** RECORDS FOR THIS EXERCISE **
--- config.mk ---
export PLATFORM = sky130hd
export DESIGN_NAME = ppc_regs
export DESIGN_NICKNAME = d
export VERILOG_FILES = /design/src/ppc_pkg.sv /design/src/ppc_port_regs.sv /design/src/ppc_regs.sv
export SDC_FILE = /design/constraint.sdc
export NUM_CORES = 1
export LEC_CHECK = 0
export ABC_CLOCK_PERIOD_IN_PS = 2100
export BUFFER_PORTS_ARGS = -buffer_cell sky130_fd_sc_hd__buf_2
export CORE_MARGIN = 3
export CORE_UTILIZATION = 45
export CTS_CLUSTER_DIAMETER = 40
export CTS_CLUSTER_SIZE = 12
export DETAILED_ROUTE_END_ITERATION = 6
export HOLD_SLACK_MARGIN = 0.12
export PLACE_DENSITY = 0.67
export SYNTH_ARGS = -nofsm -noshare
export SYNTH_HDL_FRONTEND = slang
export SYNTH_SLANG_ARGS = --single-unit
--- constraint.sdc ---
create_clock -name sys_clk -period 2.1 [get_ports sys_clk]
set_input_delay 0.42 -clock sys_clk [delete_from_list [all_inputs] [get_ports sys_clk]]
set_output_delay 0.42 -clock sys_clk [all_outputs]
set_load 0.02 [all_outputs]
--- src/ppc_pkg.sv ---
// Purpose: Shared offsets, field positions and reset values for the
//          per-port PHY control and status register bank.
// Assumes: Byte-wide registers on the switch register access port.
// Notes:   Offsets are byte addresses of the switch register space.
package ppc_pkg;

    // Register offsets
    localparam logic [7:0] P1_AN_CTRL_ADDR = 8'h2C;
    localparam logic [7:0] P1_MISC_CTRL_ADDR = 8'h2D;
    localparam logic [7:0] P1_LINK_STAT_ADDR = 8'h2E;
    localparam logic [7:0] P2_AN_CTRL_ADDR = 8'h3C;
    localparam logic [7:0] P2_MISC_CTRL_ADDR = 8'h3D;
    localparam logic [7:0] P2_LINK_STAT_ADDR = 8'h3E;
    localparam logic [7:0] P3_LOOP_CTRL_ADDR = 8'h4D;
    localparam logic [7:0] P4_LOOP_CTRL_ADDR = 8'h5D;

    // Autoneg control field positions
    localparam int AN_DISABLE_BIT = 7;
    localparam int FORCE_SPEED_BIT = 6;
    localparam int FORCE_DUPLEX_BIT = 5;
    localparam int ADV_HI_BIT = 4;

    // Misc control field positions
    localparam int LED_OFF_BIT = 7;
    localparam int TX_DISABLE_BIT = 6;
    localparam int RESTART_AN_BIT = 5;
    localparam int POWER_DOWN_BIT = 3;
    localparam int MDIX_AUTO_OFF_BIT = 2;
    localparam int FORCE_MDI_BIT = 1;
    localparam int MAC_LOOP_BIT = 0;

    // Writable mask of misc control for PHY ports (bit 5 self clears)
    localparam logic [7:0] MISC_RW_MASK = 8'hCF;
    // Writable mask of misc control for MAC-only ports
    localparam logic [7:0] LOOP_RW_MASK = 8'h01;

    // Reset values
    localparam logic [7:0] AN_CTRL_RESET = 8'h5F;
    localparam logic [7:0] MISC_CTRL_RESET = 8'h00;
    localparam logic [7:0] LINK_STAT_RESET = 8'h00;
    localparam logic [7:0] RDATA_RESET = 8'h00;

    // Per-port PHY control toward the analog and negotiation engine
    typedef struct packed {
        logic an_enable;
        logic speed_100;
        logic full_duplex;
        logic [4:0] advertise;
        logic restart_an;
        logic tx_disable;
        logic power_down;
        logic auto_mdix;
        logic force_mdi;
        logic led_off;
    } ppc_phy_ctrl_type;

    // Per-port status from the PHY
    typedef struct packed {
        logic mdi_state;
        logic an_done;
        logic link_good;
        logic [4:0] partner_abil;
    } ppc_phy_stat_type;

endpackage : ppc_pkg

** WHAT TO WORK ON **
Starting at the line with "localparam int AN_DISABLE_BIT = 7;", copy each line through the end of the data, both ends included, and give nothing else.

** WRITTEN RESPONSE **
    localparam int AN_DISABLE_BIT = 7;
    localparam int FORCE_SPEED_BIT = 6;
    localparam int FORCE_DUPLEX_BIT = 5;
    localparam int ADV_HI_BIT = 4;

    // Misc control field positions
    localparam int LED_OFF_BIT = 7;
    localparam int TX_DISABLE_BIT = 6;
    localparam int RESTART_AN_BIT = 5;
    localparam int POWER_DOWN_BIT = 3;
    localparam int MDIX_AUTO_OFF_BIT = 2;
    localparam int FORCE_MDI_BIT = 1;
    localparam int MAC_LOOP_BIT = 0;

    // Writable mask of misc control for PHY ports (bit 5 self clears)
    localparam logic [7:0] MISC_RW_MASK = 8'hCF;
    // Writable mask of misc control for MAC-only ports
    localparam logic [7:0] LOOP_RW_MASK = 8'h01;

    // Reset values
    localparam logic [7:0] AN_CTRL_RESET = 8'h5F;
    localparam logic [7:0] MISC_CTRL_RESET = 8'h00;
    localparam logic [7:0] LINK_STAT_RESET = 8'h00;
    localparam logic [7:0] RDATA_RESET = 8'h00;

    // Per-port PHY control toward the analog and negotiation engine
    typedef struct packed {
        logic an_enable;
        logic speed_100;
        logic full_duplex;
        logic [4:0] advertise;
        logic restart_an;
        logic tx_disable;
        logic power_down;
        logic auto_mdix;
        logic force_mdi;
        logic led_off;
    } ppc_phy_ctrl_type;

    // Per-port status from the PHY
    typedef struct packed {
        logic mdi_state;
        logic an_done;
        logic link_good;
        logic [4:0] partner_abil;
    } ppc_phy_stat_type;

endpackage : ppc_pkg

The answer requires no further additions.